## [Raw data]
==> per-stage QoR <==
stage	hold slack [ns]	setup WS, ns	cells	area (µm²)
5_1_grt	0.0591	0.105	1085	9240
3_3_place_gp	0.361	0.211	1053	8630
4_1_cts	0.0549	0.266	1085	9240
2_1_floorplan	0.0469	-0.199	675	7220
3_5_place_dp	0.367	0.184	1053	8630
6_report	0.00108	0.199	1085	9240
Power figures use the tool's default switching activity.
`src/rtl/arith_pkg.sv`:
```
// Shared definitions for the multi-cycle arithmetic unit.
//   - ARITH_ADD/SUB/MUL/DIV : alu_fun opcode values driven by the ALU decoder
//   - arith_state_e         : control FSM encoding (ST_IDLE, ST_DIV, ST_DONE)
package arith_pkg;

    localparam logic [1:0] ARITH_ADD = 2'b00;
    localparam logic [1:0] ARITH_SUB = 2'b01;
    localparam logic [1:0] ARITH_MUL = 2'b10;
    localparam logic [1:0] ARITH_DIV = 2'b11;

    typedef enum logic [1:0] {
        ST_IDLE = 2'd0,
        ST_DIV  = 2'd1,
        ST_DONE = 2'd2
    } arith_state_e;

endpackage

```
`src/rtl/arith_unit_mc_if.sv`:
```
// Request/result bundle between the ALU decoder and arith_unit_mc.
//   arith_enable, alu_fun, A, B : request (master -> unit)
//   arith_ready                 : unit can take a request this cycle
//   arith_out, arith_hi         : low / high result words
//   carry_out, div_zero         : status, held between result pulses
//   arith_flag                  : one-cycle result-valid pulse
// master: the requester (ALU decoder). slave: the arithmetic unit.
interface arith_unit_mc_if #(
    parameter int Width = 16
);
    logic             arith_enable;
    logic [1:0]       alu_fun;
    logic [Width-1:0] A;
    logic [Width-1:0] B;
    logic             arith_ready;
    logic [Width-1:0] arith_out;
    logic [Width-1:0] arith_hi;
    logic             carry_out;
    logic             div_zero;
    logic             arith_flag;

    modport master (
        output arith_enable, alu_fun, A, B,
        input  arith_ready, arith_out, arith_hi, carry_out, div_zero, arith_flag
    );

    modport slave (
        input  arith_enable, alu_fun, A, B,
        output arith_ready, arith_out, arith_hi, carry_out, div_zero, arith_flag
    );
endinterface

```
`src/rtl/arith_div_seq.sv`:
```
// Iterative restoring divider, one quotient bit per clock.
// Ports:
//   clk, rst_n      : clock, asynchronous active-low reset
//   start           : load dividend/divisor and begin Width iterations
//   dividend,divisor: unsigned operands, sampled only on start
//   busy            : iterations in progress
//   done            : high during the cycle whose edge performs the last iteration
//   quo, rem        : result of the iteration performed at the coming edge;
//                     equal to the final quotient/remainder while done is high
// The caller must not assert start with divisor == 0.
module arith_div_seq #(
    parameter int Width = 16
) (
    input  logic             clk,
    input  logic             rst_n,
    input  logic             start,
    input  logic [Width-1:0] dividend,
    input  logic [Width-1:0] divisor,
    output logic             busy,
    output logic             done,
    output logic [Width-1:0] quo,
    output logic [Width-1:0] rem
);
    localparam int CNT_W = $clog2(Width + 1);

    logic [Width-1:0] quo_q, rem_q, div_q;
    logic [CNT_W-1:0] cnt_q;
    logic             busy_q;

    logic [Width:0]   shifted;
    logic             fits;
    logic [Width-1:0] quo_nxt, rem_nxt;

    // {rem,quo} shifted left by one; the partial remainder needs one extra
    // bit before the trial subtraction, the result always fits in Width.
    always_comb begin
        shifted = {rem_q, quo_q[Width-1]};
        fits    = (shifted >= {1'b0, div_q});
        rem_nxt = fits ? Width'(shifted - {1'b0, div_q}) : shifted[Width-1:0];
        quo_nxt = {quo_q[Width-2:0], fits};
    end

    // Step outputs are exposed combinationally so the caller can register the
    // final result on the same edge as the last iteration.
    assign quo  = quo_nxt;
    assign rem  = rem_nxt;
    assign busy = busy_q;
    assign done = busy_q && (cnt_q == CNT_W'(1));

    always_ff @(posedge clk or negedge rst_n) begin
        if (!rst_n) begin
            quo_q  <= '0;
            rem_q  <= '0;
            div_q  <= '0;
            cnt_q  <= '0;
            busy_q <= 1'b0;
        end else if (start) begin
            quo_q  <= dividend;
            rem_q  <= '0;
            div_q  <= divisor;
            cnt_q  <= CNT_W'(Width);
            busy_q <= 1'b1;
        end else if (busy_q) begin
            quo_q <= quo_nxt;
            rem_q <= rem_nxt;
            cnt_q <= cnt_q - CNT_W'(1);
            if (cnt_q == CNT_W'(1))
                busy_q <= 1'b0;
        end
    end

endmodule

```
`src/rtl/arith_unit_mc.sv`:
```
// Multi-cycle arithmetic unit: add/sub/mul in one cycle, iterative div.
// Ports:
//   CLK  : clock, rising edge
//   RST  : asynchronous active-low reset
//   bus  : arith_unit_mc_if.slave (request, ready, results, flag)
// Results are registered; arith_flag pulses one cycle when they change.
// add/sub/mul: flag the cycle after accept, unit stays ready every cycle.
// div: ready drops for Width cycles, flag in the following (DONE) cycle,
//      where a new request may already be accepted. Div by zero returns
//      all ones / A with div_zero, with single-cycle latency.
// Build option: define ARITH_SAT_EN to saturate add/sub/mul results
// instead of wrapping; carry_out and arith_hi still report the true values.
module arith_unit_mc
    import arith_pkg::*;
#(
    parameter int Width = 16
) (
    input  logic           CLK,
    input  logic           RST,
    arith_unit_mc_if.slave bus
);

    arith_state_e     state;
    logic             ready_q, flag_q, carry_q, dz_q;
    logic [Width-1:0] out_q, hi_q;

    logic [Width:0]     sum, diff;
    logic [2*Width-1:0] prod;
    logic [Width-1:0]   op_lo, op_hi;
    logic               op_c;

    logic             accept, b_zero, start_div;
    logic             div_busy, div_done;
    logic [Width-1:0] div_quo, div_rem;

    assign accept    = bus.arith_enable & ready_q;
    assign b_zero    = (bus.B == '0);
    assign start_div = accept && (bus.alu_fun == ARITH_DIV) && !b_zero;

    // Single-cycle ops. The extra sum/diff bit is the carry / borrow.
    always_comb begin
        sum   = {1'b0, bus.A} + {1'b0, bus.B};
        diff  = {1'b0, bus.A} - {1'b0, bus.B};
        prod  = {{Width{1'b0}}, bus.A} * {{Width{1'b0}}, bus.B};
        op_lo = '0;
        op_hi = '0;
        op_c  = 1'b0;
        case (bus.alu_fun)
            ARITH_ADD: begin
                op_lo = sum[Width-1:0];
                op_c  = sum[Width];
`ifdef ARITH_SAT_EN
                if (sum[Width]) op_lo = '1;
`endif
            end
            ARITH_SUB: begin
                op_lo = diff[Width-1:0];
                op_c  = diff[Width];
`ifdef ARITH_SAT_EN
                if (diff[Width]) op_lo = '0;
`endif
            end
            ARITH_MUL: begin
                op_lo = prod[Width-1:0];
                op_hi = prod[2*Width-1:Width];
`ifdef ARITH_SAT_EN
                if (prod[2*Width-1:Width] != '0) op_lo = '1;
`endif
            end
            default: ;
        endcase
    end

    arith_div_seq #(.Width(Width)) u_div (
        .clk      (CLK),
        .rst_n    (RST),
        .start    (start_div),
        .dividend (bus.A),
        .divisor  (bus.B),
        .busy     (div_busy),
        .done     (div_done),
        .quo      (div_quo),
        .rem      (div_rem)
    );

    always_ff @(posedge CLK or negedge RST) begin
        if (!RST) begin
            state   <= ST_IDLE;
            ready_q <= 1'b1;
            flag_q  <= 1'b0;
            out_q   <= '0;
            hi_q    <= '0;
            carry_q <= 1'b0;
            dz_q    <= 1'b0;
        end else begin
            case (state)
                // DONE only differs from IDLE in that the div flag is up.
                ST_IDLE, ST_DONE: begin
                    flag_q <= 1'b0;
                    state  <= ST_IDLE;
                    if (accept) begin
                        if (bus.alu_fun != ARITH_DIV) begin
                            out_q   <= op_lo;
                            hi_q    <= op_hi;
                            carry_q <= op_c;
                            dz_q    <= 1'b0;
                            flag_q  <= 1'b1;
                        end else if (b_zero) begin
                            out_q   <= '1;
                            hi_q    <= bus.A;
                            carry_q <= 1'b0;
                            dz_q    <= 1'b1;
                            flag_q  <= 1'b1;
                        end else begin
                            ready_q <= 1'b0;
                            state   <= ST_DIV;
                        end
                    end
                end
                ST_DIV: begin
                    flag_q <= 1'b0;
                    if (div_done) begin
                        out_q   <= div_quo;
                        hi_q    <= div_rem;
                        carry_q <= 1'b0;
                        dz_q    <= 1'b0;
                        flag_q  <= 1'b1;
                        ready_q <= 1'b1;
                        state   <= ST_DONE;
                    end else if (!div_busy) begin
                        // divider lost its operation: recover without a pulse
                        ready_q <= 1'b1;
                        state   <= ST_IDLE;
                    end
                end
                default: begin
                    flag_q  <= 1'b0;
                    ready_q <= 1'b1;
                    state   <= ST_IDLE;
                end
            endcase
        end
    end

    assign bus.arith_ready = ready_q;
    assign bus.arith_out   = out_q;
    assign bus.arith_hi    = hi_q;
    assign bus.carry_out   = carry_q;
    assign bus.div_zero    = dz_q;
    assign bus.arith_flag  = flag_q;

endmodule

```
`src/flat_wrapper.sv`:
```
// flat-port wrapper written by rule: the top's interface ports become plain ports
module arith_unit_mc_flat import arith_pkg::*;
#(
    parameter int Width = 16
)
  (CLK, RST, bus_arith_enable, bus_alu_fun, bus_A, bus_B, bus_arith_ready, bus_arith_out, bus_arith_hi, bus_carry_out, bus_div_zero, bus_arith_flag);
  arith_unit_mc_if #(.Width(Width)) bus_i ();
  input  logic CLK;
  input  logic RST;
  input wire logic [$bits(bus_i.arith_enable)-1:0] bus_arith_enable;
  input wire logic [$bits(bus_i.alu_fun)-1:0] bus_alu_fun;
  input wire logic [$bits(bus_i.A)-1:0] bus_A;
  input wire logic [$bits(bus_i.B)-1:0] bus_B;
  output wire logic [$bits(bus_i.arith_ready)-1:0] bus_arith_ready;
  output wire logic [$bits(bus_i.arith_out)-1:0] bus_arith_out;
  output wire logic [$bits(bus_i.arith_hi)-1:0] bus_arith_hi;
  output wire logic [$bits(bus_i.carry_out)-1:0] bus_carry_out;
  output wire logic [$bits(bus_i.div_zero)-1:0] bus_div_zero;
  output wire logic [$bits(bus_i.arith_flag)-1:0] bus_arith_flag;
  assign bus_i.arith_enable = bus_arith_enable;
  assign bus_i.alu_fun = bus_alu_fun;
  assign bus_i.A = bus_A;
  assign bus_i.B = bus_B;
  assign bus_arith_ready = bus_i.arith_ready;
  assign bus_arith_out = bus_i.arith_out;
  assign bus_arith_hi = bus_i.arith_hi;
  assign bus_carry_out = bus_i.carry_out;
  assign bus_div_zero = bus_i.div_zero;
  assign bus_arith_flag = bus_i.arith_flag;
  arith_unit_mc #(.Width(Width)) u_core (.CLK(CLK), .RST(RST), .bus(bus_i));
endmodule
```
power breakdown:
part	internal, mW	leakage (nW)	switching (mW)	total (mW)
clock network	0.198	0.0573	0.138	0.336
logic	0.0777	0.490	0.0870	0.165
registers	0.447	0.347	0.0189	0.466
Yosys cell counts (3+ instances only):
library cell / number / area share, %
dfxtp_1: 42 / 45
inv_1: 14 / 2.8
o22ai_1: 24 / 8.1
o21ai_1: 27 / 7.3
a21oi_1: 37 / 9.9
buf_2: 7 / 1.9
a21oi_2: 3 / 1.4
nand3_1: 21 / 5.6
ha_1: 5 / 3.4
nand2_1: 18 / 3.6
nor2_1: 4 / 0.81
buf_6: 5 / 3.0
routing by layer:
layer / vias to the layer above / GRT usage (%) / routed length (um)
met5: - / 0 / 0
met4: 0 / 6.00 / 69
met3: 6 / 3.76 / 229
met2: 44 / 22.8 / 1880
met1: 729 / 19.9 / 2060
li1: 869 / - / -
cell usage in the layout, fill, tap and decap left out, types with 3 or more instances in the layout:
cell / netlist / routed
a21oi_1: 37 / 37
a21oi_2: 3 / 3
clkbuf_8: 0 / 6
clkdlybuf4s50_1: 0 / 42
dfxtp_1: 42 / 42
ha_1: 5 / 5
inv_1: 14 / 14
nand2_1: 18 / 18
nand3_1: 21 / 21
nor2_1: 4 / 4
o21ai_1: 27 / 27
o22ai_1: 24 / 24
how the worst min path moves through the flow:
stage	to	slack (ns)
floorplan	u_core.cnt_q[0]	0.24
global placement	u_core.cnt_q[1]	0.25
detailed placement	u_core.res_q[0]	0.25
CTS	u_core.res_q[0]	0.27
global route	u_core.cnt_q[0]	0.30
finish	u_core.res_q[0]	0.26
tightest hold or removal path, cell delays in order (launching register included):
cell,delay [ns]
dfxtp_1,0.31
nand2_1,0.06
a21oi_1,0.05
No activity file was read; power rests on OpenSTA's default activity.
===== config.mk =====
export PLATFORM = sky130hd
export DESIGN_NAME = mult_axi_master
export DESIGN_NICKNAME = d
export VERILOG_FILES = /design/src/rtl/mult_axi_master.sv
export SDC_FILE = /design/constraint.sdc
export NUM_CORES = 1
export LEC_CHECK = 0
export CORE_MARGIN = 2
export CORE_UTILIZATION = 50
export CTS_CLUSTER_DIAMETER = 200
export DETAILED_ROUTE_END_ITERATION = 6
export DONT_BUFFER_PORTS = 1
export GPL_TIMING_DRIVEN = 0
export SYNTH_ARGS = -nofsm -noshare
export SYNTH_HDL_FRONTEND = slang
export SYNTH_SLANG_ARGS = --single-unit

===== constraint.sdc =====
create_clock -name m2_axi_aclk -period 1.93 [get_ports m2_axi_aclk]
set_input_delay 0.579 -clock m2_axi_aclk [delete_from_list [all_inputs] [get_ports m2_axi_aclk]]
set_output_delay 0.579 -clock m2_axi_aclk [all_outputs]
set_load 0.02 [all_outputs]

## [The task]
Only the lines from the one with "o22ai_1: 24 / 8.1" through the end of the data should be printed, each exactly as it appears.

## [Written response]
o22ai_1: 24 / 8.1
o21ai_1: 27 / 7.3
a21oi_1: 37 / 9.9
buf_2: 7 / 1.9
a21oi_2: 3 / 1.4
nand3_1: 21 / 5.6
ha_1: 5 / 3.4
nand2_1: 18 / 3.6
nor2_1: 4 / 0.81
buf_6: 5 / 3.0
routing by layer:
layer / vias to the layer above / GRT usage (%) / routed length (um)
met5: - / 0 / 0
met4: 0 / 6.00 / 69
met3: 6 / 3.76 / 229
met2: 44 / 22.8 / 1880
met1: 729 / 19.9 / 2060
li1: 869 / - / -
cell usage in the layout, fill, tap and decap left out, types with 3 or more instances in the layout:
cell / netlist / routed
a21oi_1: 37 / 37
a21oi_2: 3 / 3
clkbuf_8: 0 / 6
clkdlybuf4s50_1: 0 / 42
dfxtp_1: 42 / 42
ha_1: 5 / 5
inv_1: 14 / 14
nand2_1: 18 / 18
nand3_1: 21 / 21
nor2_1: 4 / 4
o21ai_1: 27 / 27
o22ai_1: 24 / 24
how the worst min path moves through the flow:
stage	to	slack (ns)
floorplan	u_core.cnt_q[0]	0.24
global placement	u_core.cnt_q[1]	0.25
detailed placement	u_core.res_q[0]	0.25
CTS	u_core.res_q[0]	0.27
global route	u_core.cnt_q[0]	0.30
finish	u_core.res_q[0]	0.26
tightest hold or removal path, cell delays in order (launching register included):
cell,delay [ns]
dfxtp_1,0.31
nand2_1,0.06
a21oi_1,0.05
No activity file was read; power rests on OpenSTA's default activity.
===== config.mk =====
export PLATFORM = sky130hd
export DESIGN_NAME = mult_axi_master
export DESIGN_NICKNAME = d
export VERILOG_FILES = /design/src/rtl/mult_axi_master.sv
export SDC_FILE = /design/constraint.sdc
export NUM_CORES = 1
export LEC_CHECK = 0
export CORE_MARGIN = 2
export CORE_UTILIZATION = 50
export CTS_CLUSTER_DIAMETER = 200
export DETAILED_ROUTE_END_ITERATION = 6
export DONT_BUFFER_PORTS = 1
export GPL_TIMING_DRIVEN = 0
export SYNTH_ARGS = -nofsm -noshare
export SYNTH_HDL_FRONTEND = slang
export SYNTH_SLANG_ARGS = --single-unit

===== constraint.sdc =====
create_clock -name m2_axi_aclk -period 1.93 [get_ports m2_axi_aclk]
set_input_delay 0.579 -clock m2_axi_aclk [delete_from_list [all_inputs] [get_ports m2_axi_aclk]]
set_output_delay 0.579 -clock m2_axi_aclk [all_outputs]
set_load 0.02 [all_outputs]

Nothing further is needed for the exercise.